TARGETED ONCOLOGY:Do you think immunotherapy will continue to have a role in this landscape?

Epperla: There are some ongoing trials with checkpoint inhibitors in follicular lymphoma, which are being tested in the relapsed/refractory setting. However, we must await those results as none of the data are out yet. There might be a role for checkpoint inhibitors, but the more interesting question is, “How are we going to sequence when we have so many agents?” When we have the data, we will have to consider the baseline characteristics of each study to figure out how to best sequence them.

TARGETED ONCOLOGY:Switching gears to MCL, what role might modern immunotherapy have in this landscape?

Epperla: There are many changes in the treatment armamentarium for MCL, which have been happening over the past few years. Most of the data that we have today are in the relapsed/refractory setting. I'm excited about some combinations, such as rituximab plus lenalidomide, as well as PI3K combinations in the relapsed/refractory setting.

There are also ongoing trials in the upfront setting that the Eastern Cooperative Group is undertaking, but these trials have just started enrolling patients to determine whether we still need autologous stem cell transplant in 2017. I'm curious to see what the results will be but we will have to wait a few more years for results.

TARGETED ONCOLOGY:Is there any potential with chimeric antigen receptor (CAR) T-cell therapy?

Epperla: We don’t currently have enough data yet for CAR T-cell therapy in MCL. Based on the impressive data in the diffuse large B-cell lymphoma setting, I will not be surprised if CAR T-cell therapy will continue to have impressive results in MCL. An important question is, “When are we going to use CAR T-cell therapy? Is it pre- or post-allogeneic transplant or pre- or post-ibrutinib (Imbruvica)?” There are still some remaining questions that need to be investigated.

TARGETED ONCOLOGY:What should be done for patients who are intolerant to ibrutinib or have relapsed on ibrutinib?

Epperla: The data are very dismal for patients who fail ibrutinib. There are published data showing the median overall survival was only a few months. Currently, there is a lot of interest to figure out the resistance mechanism so that we can improve upon it. However, we do not have any breakthrough treatments for patients who fail ibrutinib, which remains to be an urgent unmet need.

We currently have a few ongoing trials where we are trying to combine certain agents, such as CDK4/6 inhibitors with ibrutinib to see if that can overcome the resistance, but we don't know the data yet.

In my practice, I place the patient on ibrutinib and once they have achieved a response, I send them to allogeneic transplant. I use ibrutinib more as a bridge than a definitive therapy in patients who are transplant eligible so they can achieve the durable responses.

TARGETED ONCOLOGY:What is important for physicians to know about the field of MCL and its future over the next couple of years?

Epperla: As of today, the treatment for MCL continues to be induction therapy followed by autologous transplant, based on long-term follow-up data. The [pivotal] trial had almost 15 years of follow-up data that were published with very impressive PFS rates. Recent data presented at the 2016 ASH Annual Meeting showed that using rituximab maintenance after induction and autologous transplant led to impressive PFS. The upfront treatment for MCL is induction, incorporating rituximab and chemotherapy combination, followed by autologous transplant, and, with the recent data, rituximab maintenance.

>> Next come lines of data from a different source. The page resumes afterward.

==> config.mk <==
export PLATFORM = sky130hd
export DESIGN_NAME = fetch_unit
export DESIGN_NICKNAME = d
export VERILOG_FILES = /design/src/rtl/mips_pkg.sv /design/src/rtl/fetch_skid.sv /design/src/rtl/fetch_unit.sv
export SDC_FILE = /design/constraint.sdc
export NUM_CORES = 1
export LEC_CHECK = 0
export ABC_AREA = 1
export BUFFER_PORTS_ARGS = -buffer_cell sky130_fd_sc_hd__clkbuf_2
export CAP_MARGIN = 30
export CORE_MARGIN = 3
export CORE_UTILIZATION = 55
export DETAILED_ROUTE_END_ITERATION = 6
export HOLD_SLACK_MARGIN = 0.05
export PLACE_DENSITY = 0.82
export SYNTH_ARGS = -nofsm -noshare
export SYNTH_HDL_FRONTEND = slang
export SYNTH_SLANG_ARGS = --single-unit
==> constraint.sdc <==
create_clock -name clk -period 4 [get_ports clk]
set_input_delay 0.2 -clock clk [delete_from_list [all_inputs] [get_ports clk]]
set_output_delay 0.2 -clock clk [all_outputs]
set_load 0.01 [all_outputs]
==> src/rtl/mips_pkg.sv <==
// Shared fetch-side definitions: data-path width, instruction constants,
// fetch FSM state encoding and the {pc, instr} entry held by IF/ID and skid.
package mips_pkg;

  localparam int unsigned XLEN       = 32;
  localparam int unsigned WORD_BYTES = 4;

  localparam logic [XLEN-1:0] NOP_INSTR = 32'h0000_0000;

  // IDLE: no request; REQ: request live; DROP: request live but flushed
  typedef enum logic [1:0] {
    IDLE = 2'd0,
    REQ  = 2'd1,
    DROP = 2'd2
  } fetch_state_e;

  typedef struct packed {
    logic [XLEN-1:0] pc;
    logic [XLEN-1:0] instr;
  } fetch_entry_t;

  // Sequential successor, wrapping modulo 2^XLEN
  function automatic logic [XLEN-1:0] next_seq_pc(input logic [XLEN-1:0] pc);
    return pc + XLEN'(WORD_BYTES);
  endfunction

endpackage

In the relapsed/refractory setting, we have many agents to choose from. We have BTK inhibitors, PI3-kinase inhibitors, and combinations of immunomodulatory agents with rituximab. One can mix and match treatments, and enrollment in clinical trials will be important in the relapsed/refractory setting.

Reference:

Hiddemann W, Barbui AM, Canales Albendea MA, et al. Immunochemotherapy with obinutuzumab or rituximab in previously untreated follicular lymphoma in the randomised phase III GALLIUM study: analysis by chemotherapy regimen.Hematological Oncology. 2017;35(S2):117—119. doi: 10.1002/hon.2437_106.